▶ [Input records]
File: src/verilog/cdt_timer_defines.vh
// Purpose: Register map, field positions, reset values of the countdown timer
// Assumes: Byte addresses within the timer window, 32-bit APB data
// Notes:   Definitions only
`ifndef CDT_TIMER_DEFINES_VH
`define CDT_TIMER_DEFINES_VH

// ----------------------------------------
// Register offsets
// ----------------------------------------
`define CDT_OFF_LOAD 12'h400
`define CDT_OFF_VALUE 12'h404
`define CDT_OFF_IRQ_CLEAR 12'h408
`define CDT_OFF_CONTROL 12'h40c
`define CDT_OFF_RAW_IRQ 12'h410
`define CDT_OFF_MASKED_IRQ 12'h414
`define CDT_OFF_RELOAD 12'h418
`define CDT_OFF_PREDIV 12'h41c
`define CDT_OFF_FREE_RUN 12'h420

// ----------------------------------------
// Control fields
// ----------------------------------------
`define CDT_CTL_FR_PRE_HI 23
`define CDT_CTL_FR_PRE_LO 16
`define CDT_CTL_FR_EN 9
`define CDT_CTL_DBG_HALT 8
`define CDT_CTL_EN 7
`define CDT_CTL_PERIODIC 6
`define CDT_CTL_IE 5
`define CDT_CTL_PRE_HI 3
`define CDT_CTL_PRE_LO 2
`define CDT_CTL_WIDE 1
`define CDT_CTL_ONESHOT 0
`define CDT_CTL_MASK 32'h00ff03ef

// ----------------------------------------
// Reset values and prescale codes
// ----------------------------------------
`define CDT_CTL_RESET 32'h003e0020
`define CDT_PREDIV_RESET 10'h07d
`define CDT_PRE_DIV16 2'h1
`define CDT_PRE_DIV256 2'h2

`endif
File: src/verilog/cdt_div.v
// Purpose: Programmable clock-enable divider, one tick per (div + 1) cycles
// Assumes: div may change at any time; the running count is compared with the new value at once
// Notes:   Counter holds while run is low
`timescale 1ns/1ps
module cdt_div #(
  parameter W = 10
) (
  input wire pclk,
  input wire presetn,
  input wire run,
  input wire [W-1:0] div,
  output wire tick
);

  reg [W-1:0] cnt_r;

  // Compare with >= so a lowered divisor cannot strand the counter
  assign tick = run & (cnt_r >= div);

  always @(posedge pclk or negedge presetn) begin
    if (!presetn) begin
      cnt_r <= {W{1'b0}};
    end else if (tick) begin
      cnt_r <= {W{1'b0}};
    end else if (run) begin
      cnt_r <= cnt_r + {{(W-1){1'b0}}, 1'b1};
    end
  end

endmodule // cdt_div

▶ [What is needed]
Where a line of the records includes "wire", copy it.

▶ [Exercise output]
  input wire pclk,
  input wire presetn,
  input wire run,
  input wire [W-1:0] div,
  output wire tick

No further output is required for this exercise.